Nem te devia dizer, provavelmente regozijas-te com isso, mas contigo presente tudo deixa de fazer sentido. A vida perde cor. O dia a dia é um fardo demasiado pesado. Os que atacas, caem numa cama, e os outros, os que amam quem cai, andam de pé, mas no fundo estão deitados, deitados aos teus pés a pedir-te, por tudo, para os deixares viveres outra vez. Só mais uma vez.
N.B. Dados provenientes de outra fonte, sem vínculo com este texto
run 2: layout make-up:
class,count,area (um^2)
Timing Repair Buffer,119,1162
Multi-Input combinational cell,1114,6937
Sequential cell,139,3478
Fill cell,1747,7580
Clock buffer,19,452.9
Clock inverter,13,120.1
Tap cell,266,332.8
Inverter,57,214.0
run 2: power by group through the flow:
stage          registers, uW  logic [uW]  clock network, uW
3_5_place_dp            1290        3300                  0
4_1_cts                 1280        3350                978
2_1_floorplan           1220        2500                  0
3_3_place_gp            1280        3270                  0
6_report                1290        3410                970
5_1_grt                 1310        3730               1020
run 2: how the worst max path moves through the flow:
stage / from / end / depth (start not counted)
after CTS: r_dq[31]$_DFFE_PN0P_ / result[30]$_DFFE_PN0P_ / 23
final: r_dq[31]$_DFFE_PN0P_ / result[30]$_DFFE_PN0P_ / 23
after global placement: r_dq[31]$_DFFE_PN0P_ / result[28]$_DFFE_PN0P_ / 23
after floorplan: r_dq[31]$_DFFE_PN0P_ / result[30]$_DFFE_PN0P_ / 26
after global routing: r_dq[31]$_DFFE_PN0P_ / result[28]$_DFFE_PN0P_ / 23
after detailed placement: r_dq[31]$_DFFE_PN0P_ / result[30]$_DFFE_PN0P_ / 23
==> src/rtl/hazard_ctrl_pkg.sv <==
// Shared types for the pipeline hazard controller.
// Latency: n/a (types only). Backpressure: n/a.
package HighLevelControl;

  typedef enum logic {
    RUN   = 1'b0,
    MULTI = 1'b1
  } hazState;

  function automatic logic load_use_hit(input logic       mem_read,
                                        input logic [4:0] rd,
                                        input logic [4:0] rs1,
                                        input logic [4:0] rs2);
    return mem_read && (rd != 5'd0) && ((rd == rs1) || (rd == rs2));
  endfunction

endpackage

==> src/rtl/hazard_ctrl_if.sv <==
// Hazard-control bundle between the pipeline datapath and the hazard unit.
// master = hazard unit (drives stall/flush), slave = pipeline stage registers.
interface hazard_ctrl_if #(
  parameter int CNT_WIDTH = 32
);
  logic [4:0]           Rs1D;
  logic [4:0]           Rs2D;
  logic [4:0]           RdE;
  logic                 MemReadE;
  logic                 MulDivStartE;
  logic                 PCSrcE;
  logic                 TrapM;
  logic                 MemStallM;
  logic                 StallF;
  logic                 StallD;
  logic                 StallE;
  logic                 StallM;
  logic                 FlushD;
  logic                 FlushE;
  logic                 FlushM;
  logic                 BusyE;
  logic                 DoneE;
  logic [CNT_WIDTH-1:0] StallCount;

  modport master (
    input  Rs1D, Rs2D, RdE, MemReadE, MulDivStartE, PCSrcE, TrapM, MemStallM,
    output StallF, StallD, StallE, StallM, FlushD, FlushE, FlushM,
           BusyE, DoneE, StallCount
  );

  modport slave (
    output Rs1D, Rs2D, RdE, MemReadE, MulDivStartE, PCSrcE, TrapM, MemStallM,
    input  StallF, StallD, StallE, StallM, FlushD, FlushE, FlushM,
           BusyE, DoneE, StallCount
  );
endinterface

==> src/rtl/hazard_ctrl_muldiv_timer.sv <==
// Down-counter sequencing multi-cycle E-stage ops; 1-cycle update, zero flag combinational.
// Priority: clear > hold > load > decrement.
module hazard_muldiv_timer #(
  parameter int W = 2
) (
  input  logic         clk,
  input  logic         reset,
  input  logic         clr,
  input  logic         hold,
  input  logic         load,
  input  logic         dec,
  input  logic [W-1:0] load_val,
  output logic [W-1:0] cnt,
  output logic         zero
);

  always_ff @(posedge clk or posedge reset) begin
    if (reset)      cnt <= '0;
    else if (clr)   cnt <= '0;
    else if (hold)  cnt <= cnt;
    else if (load)  cnt <= load_val;
    else if (dec)   cnt <= cnt - W'(1);
  end

  assign zero = (cnt == '0);

endmodule

==> src/rtl/hazard_ctrl.sv <==
// Stall/flush generator for the 5-stage pipeline; outputs are combinational from state+inputs.
// Memory stall freezes everything; trap overrides all and aborts a multi-cycle op.
module hazard_ctrl
  import HighLevelControl::*;
#(
  parameter int MULDIV_LATENCY = 4,
  parameter int CNT_WIDTH      = 32
) (
  input  logic          clk,
  input  logic          reset,
  hazard_ctrl_if.master hz
);

  localparam int CW = (MULDIV_LATENCY > 2) ? $clog2(MULDIV_LATENCY) : 1;

  hazState state, next_state;
  logic [CW-1:0] cnt;
  logic cnt_zero, t_clr, t_hold, t_load, t_dec;
  logic stall_f, stall_d, stall_e, stall_m, flush_d, flush_e, flush_m, done_e;
  logic [CNT_WIDTH-1:0] stall_count;

  hazard_muldiv_timer #(.W(CW)) u_timer (
    .clk      (clk),
    .reset    (reset),
    .clr      (t_clr),
    .hold     (t_hold),
    .load     (t_load),
    .dec      (t_dec),
    .load_val (CW'(MULDIV_LATENCY - 2)),
    .cnt      (cnt),
    .zero     (cnt_zero)
  );

  always_ff @(posedge clk or posedge reset) begin
    if (reset) state <= RUN;
    else       state <= next_state;
  end

  always_comb begin
    next_state = state;
    t_clr   = 1'b0;
    t_hold  = 1'b0;
    t_load  = 1'b0;
    t_dec   = 1'b0;
    stall_f = 1'b0;
    stall_d = 1'b0;
    stall_e = 1'b0;
    stall_m = 1'b0;
    flush_d = 1'b0;
    flush_e = 1'b0;
    flush_m = 1'b0;
    done_e  = 1'b0;
    if (hz.TrapM) begin
      flush_d    = 1'b1;
      flush_e    = 1'b1;
      flush_m    = 1'b1;
      next_state = RUN;
      t_clr      = 1'b1;
    end else if (hz.MemStallM) begin
      stall_f = 1'b1;
      stall_d = 1'b1;
      stall_e = 1'b1;
      stall_m = 1'b1;
      t_hold  = 1'b1;
    end else if (state == MULTI) begin
      // Branch redirect is ignored here: E still holds the mul/div op.
      if (!cnt_zero) begin
        stall_f = 1'b1;
        stall_d = 1'b1;
        stall_e = 1'b1;
        flush_m = 1'b1;
        t_dec   = 1'b1;
      end else begin
        done_e     = 1'b1;
        next_state = RUN;
      end
    end else if (hz.PCSrcE) begin
      flush_d = 1'b1;
      flush_e = 1'b1;
    end else if (hz.MulDivStartE) begin
      stall_f    = 1'b1;
      stall_d    = 1'b1;
      stall_e    = 1'b1;
      flush_m    = 1'b1;
      next_state = MULTI;
      t_load     = 1'b1;
    end else if (load_use_hit(hz.MemReadE, hz.RdE, hz.Rs1D, hz.Rs2D)) begin
      stall_f = 1'b1;
      stall_d = 1'b1;
      flush_e = 1'b1;
    end
  end

  always_ff @(posedge clk or posedge reset) begin
    if (reset)        stall_count <= '0;
    else if (stall_f) stall_count <= stall_count + CNT_WIDTH'(1);
  end

  // Reset must silence every pin immediately, including the combinational ones.
  assign hz.StallF     = stall_f & ~reset;
  assign hz.StallD     = stall_d & ~reset;
  assign hz.StallE     = stall_e & ~reset;
  assign hz.StallM     = stall_m & ~reset;
  assign hz.FlushD     = flush_d & ~reset;
  assign hz.FlushE     = flush_e & ~reset;
  assign hz.FlushM     = flush_m & ~reset;
  assign hz.DoneE      = done_e & ~reset;
  assign hz.BusyE      = (state == MULTI);
  assign hz.StallCount = stall_count;

endmodule

==> src/flat_wrapper.sv <==
// flat-port wrapper written by rule: the top's interface ports become plain ports
module hazard_ctrl_flat import HighLevelControl::*;
#(
  parameter int MULDIV_LATENCY = 4,
  parameter int CNT_WIDTH      = 32
)
  (clk, reset, hz_Rs1D, hz_Rs2D, hz_RdE, hz_MemReadE, hz_MulDivStartE, hz_PCSrcE, hz_TrapM, hz_MemStallM, hz_StallF, hz_StallD, hz_StallE, hz_StallM, hz_FlushD, hz_FlushE, hz_FlushM, hz_BusyE, hz_DoneE, hz_StallCount);
  hazard_ctrl_if #(.CNT_WIDTH(CNT_WIDTH)) hz_i ();
  input  logic clk;
  input  logic reset;
  input wire logic [$bits(hz_i.Rs1D)-1:0] hz_Rs1D;
  input wire logic [$bits(hz_i.Rs2D)-1:0] hz_Rs2D;
  input wire logic [$bits(hz_i.RdE)-1:0] hz_RdE;
  input wire logic [$bits(hz_i.MemReadE)-1:0] hz_MemReadE;
  input wire logic [$bits(hz_i.MulDivStartE)-1:0] hz_MulDivStartE;
  input wire logic [$bits(hz_i.PCSrcE)-1:0] hz_PCSrcE;
  input wire logic [$bits(hz_i.TrapM)-1:0] hz_TrapM;
  input wire logic [$bits(hz_i.MemStallM)-1:0] hz_MemStallM;
  output wire logic [$bits(hz_i.StallF)-1:0] hz_StallF;
  output wire logic [$bits(hz_i.StallD)-1:0] hz_StallD;
  output wire logic [$bits(hz_i.StallE)-1:0] hz_StallE;
  output wire logic [$bits(hz_i.StallM)-1:0] hz_StallM;
  output wire logic [$bits(hz_i.FlushD)-1:0] hz_FlushD;
  output wire logic [$bits(hz_i.FlushE)-1:0] hz_FlushE;
  output wire logic [$bits(hz_i.FlushM)-1:0] hz_FlushM;
  output wire logic [$bits(hz_i.BusyE)-1:0] hz_BusyE;
  output wire logic [$bits(hz_i.DoneE)-1:0] hz_DoneE;
  output wire logic [$bits(hz_i.StallCount)-1:0] hz_StallCount;
  assign hz_i.Rs1D = hz_Rs1D;
  assign hz_i.Rs2D = hz_Rs2D;
  assign hz_i.RdE = hz_RdE;
  assign hz_i.MemReadE = hz_MemReadE;
  assign hz_i.MulDivStartE = hz_MulDivStartE;
  assign hz_i.PCSrcE = hz_PCSrcE;
  assign hz_i.TrapM = hz_TrapM;
  assign hz_i.MemStallM = hz_MemStallM;
  assign hz_StallF = hz_i.StallF;
  assign hz_StallD = hz_i.StallD;
  assign hz_StallE = hz_i.StallE;
  assign hz_StallM = hz_i.StallM;
  assign hz_FlushD = hz_i.FlushD;
  assign hz_FlushE = hz_i.FlushE;
  assign hz_FlushM = hz_i.FlushM;
  assign hz_BusyE = hz_i.BusyE;
  assign hz_DoneE = hz_i.DoneE;
  assign hz_StallCount = hz_i.StallCount;
  hazard_ctrl #(.MULDIV_LATENCY(MULDIV_LATENCY), .CNT_WIDTH(CNT_WIDTH)) u_core (.clk(clk), .reset(reset), .hz(hz_i));
endmodule
==> config.mk <==
export PLATFORM = sky130hd
export DESIGN_NAME = hazard_ctrl_flat
export DESIGN_NICKNAME = d
export VERILOG_FILES = /design/src/rtl/hazard_ctrl_pkg.sv /design/src/rtl/hazard_ctrl_if.sv /design/src/rtl/hazard_ctrl_muldiv_timer.sv /design/src/rtl/hazard_ctrl.sv /design/src/flat_wrapper.sv
export SDC_FILE = /design/constraint.sdc
export NUM_CORES = 1
export LEC_CHECK = 0
export ABC_AREA = 1
export BUFFER_PORTS_ARGS = -buffer_cell sky130_fd_sc_hd__buf_2
export CAP_MARGIN = 20
export CORE_MARGIN = 4
export CORE_UTILIZATION = 50
export DETAILED_ROUTE_END_ITERATION = 16
export GPL_ROUTABILITY_DRIVEN = 0
export GPL_TIMING_DRIVEN = 1
export PLACE_DENSITY = 0.74
export RECOVER_POWER = 100
export SLEW_MARGIN = 30
export SYNTH_ARGS = -nofsm -noshare
export SYNTH_HDL_FRONTEND = slang
export SYNTH_HIERARCHICAL = 1
export SYNTH_SLANG_ARGS = --single-unit
==> constraint.sdc <==
create_clock -name clk -period 3.28 [get_ports clk]
set_clock_uncertainty 0.2 [all_clocks]
set_input_delay 0.492 -clock clk [delete_from_list [all_inputs] [get_ports clk]]
set_output_delay 0.492 -clock clk [all_outputs]
set_load 0.005 [all_outputs]
==> metrics <==
Core Area=5540 um2; post-layout util=58.5%; Syn Inst Count=456; io pins=63; worst skew pair latency=0.29 ns; Worst R2R Start=u_core/hz.StallCount[0]; # DRC=0; Die Ht=83.7 um; post-synthesis instance area=2870 um2; detailed-route vias per instance=4.99; Final period util=83.7%; Slew @ Worst Pin=0.820 ns; Max Clock Freq=0.364 GHz; post-layout minimum cycle time=2.75 ns; DP Wirelength=5.49 mm; TritonRoute pass-1 iters=5; clock sinks=35; Distinct cells, synth=29; vias in the first global route=2,685; share of layout cells above drive strength 1=13.4%; cts repair resizes=0; Placed Cells=579; WL/cell=12.2 um; # rows=27; first-pass GRT wire length=12.2 mm; cell depth of the worst min-delay path=2; level count of the clock H-tree=2; die width=83.7 um; area leader, netlist=dfrtp_1; Worst Hold Endpoint=u_core/hz.BusyE; Hold WC Path Type=in2reg; hold_sp=hz_MemStallM; Max Cap Violations=0; Ant. Diodes=0; critical path data arrival time=2.05 ns; setup TNS=0 ns; max-slew violation count=0; Post-DRT Antenna Nets=0; Filler Cell Count=587; Starting Density=51.8%; Yosys top cell area share=30.5%; R2R Setup Slk=1.05 ns; CTS Root Cell=clkbuf_8; Hold Slack=0.223 ns; setup bufs post-CTS=0; # nets final=539; WL final=7.15 mm; Crit Path Class=in2out; status=finished clean; CTS tree=yes; non-filler cells, final=588; worst reg-to-reg path cell count=10; clk slew on worst S/H paths=0.07 ns; CTS Hold Bufs=1; Synthesized Nets=480; PwrDens=346 nW/um2; Leak=1.71 nW; Power Total=1.12 mW; FF-to-FF End=u_core/hz.StallCount[30]; Global Route Usage Sum=20.7%; DR iter-0 viols=160; Via Count=2,933; CP Max Fanout=17; Setup crit end kind=output pin; area grow syn2layout=13.0%; post-synthesis register bit count=35; die area=7010 um2; CTS Buf Count=5; Startpoint Class=input pin; post-synthesis average cell area=6.29 um2; Buffers on Ports=62; Worst EP required=2.59 ns; post-synthesis sequential area ratio=30.5%; most area-consuming cells after synthesis=dfrtp_1 31%, nand2_1 24%, nand4_1 8.3%; largest net degree at the start of global routing=40; Clock Tree Buf Depth=2; RSZ-0062 raised after global routing=no; grt ovf=0; Warnings, synthesis=6; Fin. Hold Viols=0; final setup violation count=0; maximum vdd ir drop=244 uV; crit path from=hz_TrapM; slew margin rel.=45.3%; initial antenna violation count=0
==> area by class of cell <==
cell class / instances / area (um2) / share of cell area, %
timing repair buffer: 67 / 323 / 9.97
inverter: 55 / 206 / 6.37
multi-input combinational: 351 / 1630 / 50.2
tap: 72 / 90.1 / 2.78
sequential: 35 / 876 / 27.0
clock inverter: 2 / 35.0 / 1.08
clock buffer: 6 / 82.6 / 2.55
==> worst max-delay path, cell delays in order <==
cell,delay (ns)
clkbuf_1,0.45
clkinv_1,0.65
o21ai_0,0.29
nor2_1,0.06
buf_1,0.11
==> sequential cells by signal (all words and copies together), names as in the netlist <==
signal	flops
u_core/hz.StallCount	32
u_core/u_timer/cnt	2
u_core/hz.BusyE	1
==> how the worst max path moves through the flow <==
stage,to,slack [ns],cells past startpoint
final,hz_StallE,0.53,5
after global placement,hz_StallF,0.83,11
after floorplan,hz_StallF,1.09,12
after detailed placement,hz_StallF,0.78,12
after CTS,hz_StallF,0.78,12
after global routing,hz_StallE,0.36,5
==> metal layers <==
layer  share of wire, %  vias up  global-route usage (%)
li1                   -     1550                       -
met1                 47     1317                    28.7
met2                 48       60                    33.6
met3                5.0        6                    3.26
met4               0.70        0                    5.41
met5                  0        -                       0
==> kinds of logic after synthesis <==
logic type / synth area share (%)
buffers and inverters: 12.1
other: 0.262
and+or+nand+nor: 49.4
AOI/OAI and AO/OA: 1.31
DFF: 30.5
adders and majority gates: 0.872
xor gates and xnor gates: 5.50
==> placed cells by master (no fill, tap or decap), drive strengths merged <==
cell type	netlist	routed
xnor2	5	5
a21oi	4	4
nand3b	4	4
o21ai	2	2
clkinv	2	3
xor2	13	13
dlygate4sd3	0	1
bufinv	0	1
buf	14	47
or2	1	1
nand4	38	38
nand3	22	22
ha	2	2
conb	2	2
dfrtp	35	35
inv	53	53
nand2	183	183
nor2	64	64
clkbuf	1	25
nor3	10	10
o211ai	1	1
==> power by group <==
| part | leakage, nW | internal (mW) | switching (mW) | total, mW |
|---|---|---|---|---|
| Combinational | 1.17 | 0.0808 | 0.140 | 0.221 |
| Sequential | 0.480 | 0.459 | 0.0358 | 0.495 |
| Clock | 0.0612 | 0.246 | 0.159 | 0.404 |
| Total | 1.71 | 0.786 | 0.335 | 1.12 |
==> Yosys cell counts <==
cell type	number
clkinv_1	2
conb_1	2
nor2_1	59
buf_6	2
ha_1	2
o21ai_0	2
clkbuf_1	1
nand2_2	1
nand2_4	1
inv_2	4
nor3_1	7
buf_4	4
xnor2_1	5
nand2_1	181
nand3_2	1
inv_1	49
or2_2	1
nand4_1	38
buf_12	3
buf_2	5
a21oi_1	4
nand3b_1	4
o211ai_1	1
nor2_2	5
dfrtp_1	35
nor3_2	3
xor2_1	13
nand3_4	1
nand3_1	20
==> per-stage QoR <==
step / setup WS, ns / area [um2]
floorplan: 1.09 / 2870
CTS: 0.779 / 3280
global placement: 0.834 / 3160
global route: 0.364 / 3240
finish: 0.535 / 3240
detailed placement: 0.783 / 3160
No activity file was read; power rests on OpenSTA's default activity.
É estranho o que te vou segredar, mas é verdade, é a tua presença que muitas vezes nos mostra quão boa a vida é. Sabes porquê? Porque és tu, meu maldito, que nos mostras que todas as pequenas coisas da vida são boas, até aquelas que nós intitulamos de más. É contigo que entendemos que um arrufo de amor, uma chatice no trabalho, um toque no carro, um telemóvel partido, um emprego perdido, um divórcio, um estalo, um insulto, uma ameaça, uma despedida, uma distância, sei lá, uma série de coisas, daquelas que tantas vezes no atormentam, não valem nada. Rigorosamente nada! Porquê? Porque importante mesmo é estarmos rodeados de gente que nos ama, gente que realmente nos quer bem, gente que ri só porque nos vê rir, gente que chora connosco mesmo sem saber o motivo, gente que exulta com as nossas vitórias, gente que nos dá a mão quando caímos, gente que gosta de nós como somos, cheios de defeitos e com muitas virtudes, gente que sente de coração cheio, sem falsos moralismos, sem cinismos, gente que nos olha nos olhos e, mesmo em silêncio, nos diz aquilo que realmente nós queremos e precisamos de ouvir.
Sabes, cancro, tu és terrível, tens uma força desmedida, és aquele que vence quase sempre, mas não tens o brilho da vida. Não, não tens. Não tens e nunca vais tirar. A vida será sempre mais que tu, independentemente do teu tamanho.